El problema es que la modernidad muere en el año 2000, y con el siglo XXI comienza la post-modernidad, que es cosa bien distinta. La post-modernidad sólo considera las opciones morales, no las económicas, ni las territoriales, ni las estructuras políticas. La post-modernidad es hija del relativismo, del laicismo y del progresismo, y es fiel al viejo lema: Abajo los curas y arriba las faldas.

La post-modernidad es, por decirlo en pocas palabras, lo que ha ocurrido con Rocco Buttiglione. Al final, como informábamos el miércoles 27, Buttiglione no ha recibido mucho apoyo de su propio grupo político en el Europarlamento (insisto, estruendoso silencio el de Jaime Mayor Oreja) y ha sido crucificado por un personaje como el socialista español y presidente del Europarlamento, José Borrell, el hombre que se tragó las primas únicas y las cesiones de crédito de La Caixa y el Santander, el hombre que apoyó a los grandes poderes económicos, un personaje que por su intolerancia evoca la derecha más dura pero cuyo progresismo y su odio al Cristianismo le han valido la calificación de progresista y de socialista. Borrell no tuvo el miércoles 27 la elegancia necesaria para saber ganar (que es arte casi tan difícil como el de saber perder). Ante un Buttiglione censurado por la progresía de izquierdas y abandonado por los complejos de la progresía de derechas (los democristianos, aunque ya no quieren ser llamados así, del PP), Borrell echó sal en la herida y consideró que el acto más antidemocrático (fascista o leninista, como ustedes prefieran) de la historia de la Unión Europea (vetar a un político democráticamente elegido por el hecho de ser cristiano y expresar sus opiniones sobre la familia y la homosexualidad) servirá para que la gente se tome en serio al Europarlamento.
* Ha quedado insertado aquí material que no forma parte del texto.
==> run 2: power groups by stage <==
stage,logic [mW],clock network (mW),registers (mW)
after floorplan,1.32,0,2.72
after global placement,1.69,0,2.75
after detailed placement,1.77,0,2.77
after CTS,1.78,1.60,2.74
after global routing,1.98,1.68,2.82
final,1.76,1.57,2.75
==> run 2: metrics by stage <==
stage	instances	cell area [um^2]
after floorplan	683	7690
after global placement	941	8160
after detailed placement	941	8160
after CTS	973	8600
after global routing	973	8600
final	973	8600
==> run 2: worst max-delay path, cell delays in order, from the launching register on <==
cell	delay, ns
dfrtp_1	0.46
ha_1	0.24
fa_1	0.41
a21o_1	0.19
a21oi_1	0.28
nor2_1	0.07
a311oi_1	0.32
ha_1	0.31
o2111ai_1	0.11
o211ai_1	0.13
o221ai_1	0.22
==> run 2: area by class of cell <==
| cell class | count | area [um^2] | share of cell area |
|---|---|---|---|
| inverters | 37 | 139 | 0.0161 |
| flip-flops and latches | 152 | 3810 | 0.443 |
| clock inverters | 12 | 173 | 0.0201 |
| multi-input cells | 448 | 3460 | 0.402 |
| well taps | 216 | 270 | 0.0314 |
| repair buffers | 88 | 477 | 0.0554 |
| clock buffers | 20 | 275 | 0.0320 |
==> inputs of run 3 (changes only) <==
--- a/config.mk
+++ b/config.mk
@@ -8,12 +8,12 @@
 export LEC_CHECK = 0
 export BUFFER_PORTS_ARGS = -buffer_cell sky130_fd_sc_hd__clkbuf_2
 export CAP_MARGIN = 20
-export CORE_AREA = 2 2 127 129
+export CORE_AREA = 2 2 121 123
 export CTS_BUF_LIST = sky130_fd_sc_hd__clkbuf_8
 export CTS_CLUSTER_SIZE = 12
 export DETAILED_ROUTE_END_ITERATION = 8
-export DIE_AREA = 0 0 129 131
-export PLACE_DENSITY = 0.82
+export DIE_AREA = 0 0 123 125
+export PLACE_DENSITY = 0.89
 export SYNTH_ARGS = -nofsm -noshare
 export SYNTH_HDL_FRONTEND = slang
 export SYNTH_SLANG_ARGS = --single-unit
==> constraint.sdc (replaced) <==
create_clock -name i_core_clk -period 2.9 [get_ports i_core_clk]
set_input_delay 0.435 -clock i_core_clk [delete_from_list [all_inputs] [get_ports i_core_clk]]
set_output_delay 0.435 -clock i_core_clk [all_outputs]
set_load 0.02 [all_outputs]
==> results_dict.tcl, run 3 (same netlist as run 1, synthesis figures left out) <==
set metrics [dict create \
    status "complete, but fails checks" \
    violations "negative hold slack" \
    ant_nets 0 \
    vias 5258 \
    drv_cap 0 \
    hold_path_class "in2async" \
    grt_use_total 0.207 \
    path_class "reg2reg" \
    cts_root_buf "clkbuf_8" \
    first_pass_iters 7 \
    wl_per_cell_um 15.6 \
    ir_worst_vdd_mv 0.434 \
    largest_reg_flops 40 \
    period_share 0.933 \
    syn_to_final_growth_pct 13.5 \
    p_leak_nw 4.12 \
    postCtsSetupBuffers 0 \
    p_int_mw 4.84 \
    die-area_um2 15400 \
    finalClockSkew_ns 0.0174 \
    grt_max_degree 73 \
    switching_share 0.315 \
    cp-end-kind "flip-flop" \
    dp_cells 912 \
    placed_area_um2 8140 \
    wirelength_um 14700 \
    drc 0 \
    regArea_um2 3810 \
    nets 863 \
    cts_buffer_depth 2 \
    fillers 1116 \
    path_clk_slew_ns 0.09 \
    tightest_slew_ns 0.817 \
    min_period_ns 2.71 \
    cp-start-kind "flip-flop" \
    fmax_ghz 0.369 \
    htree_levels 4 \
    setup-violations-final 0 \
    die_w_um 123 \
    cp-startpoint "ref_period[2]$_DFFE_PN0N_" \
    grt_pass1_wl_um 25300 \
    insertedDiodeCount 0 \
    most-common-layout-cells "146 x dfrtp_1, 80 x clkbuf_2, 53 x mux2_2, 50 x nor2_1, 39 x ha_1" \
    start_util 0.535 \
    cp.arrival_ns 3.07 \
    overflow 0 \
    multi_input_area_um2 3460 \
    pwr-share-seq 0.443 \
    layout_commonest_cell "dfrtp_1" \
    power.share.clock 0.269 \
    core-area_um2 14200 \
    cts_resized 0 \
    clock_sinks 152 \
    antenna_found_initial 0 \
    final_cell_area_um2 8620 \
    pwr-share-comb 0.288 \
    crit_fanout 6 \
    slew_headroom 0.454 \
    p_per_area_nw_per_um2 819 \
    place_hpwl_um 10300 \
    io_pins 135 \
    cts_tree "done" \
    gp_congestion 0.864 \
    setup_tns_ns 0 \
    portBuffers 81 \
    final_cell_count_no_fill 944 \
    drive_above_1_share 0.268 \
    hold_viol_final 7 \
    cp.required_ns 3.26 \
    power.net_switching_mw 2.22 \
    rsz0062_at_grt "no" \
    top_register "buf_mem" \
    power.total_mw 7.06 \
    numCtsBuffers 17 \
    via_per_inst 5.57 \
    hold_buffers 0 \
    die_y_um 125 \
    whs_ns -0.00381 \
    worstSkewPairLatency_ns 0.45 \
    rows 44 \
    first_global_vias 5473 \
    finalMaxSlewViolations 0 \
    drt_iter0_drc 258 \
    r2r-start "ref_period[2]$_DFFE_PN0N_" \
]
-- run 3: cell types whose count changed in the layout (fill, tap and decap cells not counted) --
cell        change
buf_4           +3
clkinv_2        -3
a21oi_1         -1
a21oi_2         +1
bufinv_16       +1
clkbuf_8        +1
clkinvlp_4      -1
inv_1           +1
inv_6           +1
Últimamente, Juan Pablo II repite una y otra vez que el relativismo no es que sea malo, es que terminará con la democracia. En efecto, si el único principio es la ausencia de principios, ¿por qué habría que respetar institución alguna, por qué ceder ante el adversario, por qué consensuar? Que gane el más fuerte. Si la verdad no existe, ¿quién tiene derecho a poner coto a mis ambiciones?

Villapalos recuerda las palabras de Schuman: La democracia será cristiana o no será. Chesterton lo presagiaba de otra forma, cuando advertía que la modernidad son las viejas ideas cristianas que se han vuelto locas. Al final es lo mismo : hemos entrado en la era postmoderna, la era Buttiglione. La post-modernidad más inteligente trabaja presurosa en la elaboración de una nueva moral que sustituya a la cristiana, pero su contradicción íntima se lo impide: ¿No habíamos quedado en que la moral no existía? La post-modernidad más vulgar, la de los socialistas españoles Enrique Barón y José Borrell, ni se da cuenta de su contradicción: acabarán cargándose la libertad en nombre de la democracia.

En cualquier caso, no se pierdan el libro de Villapalos.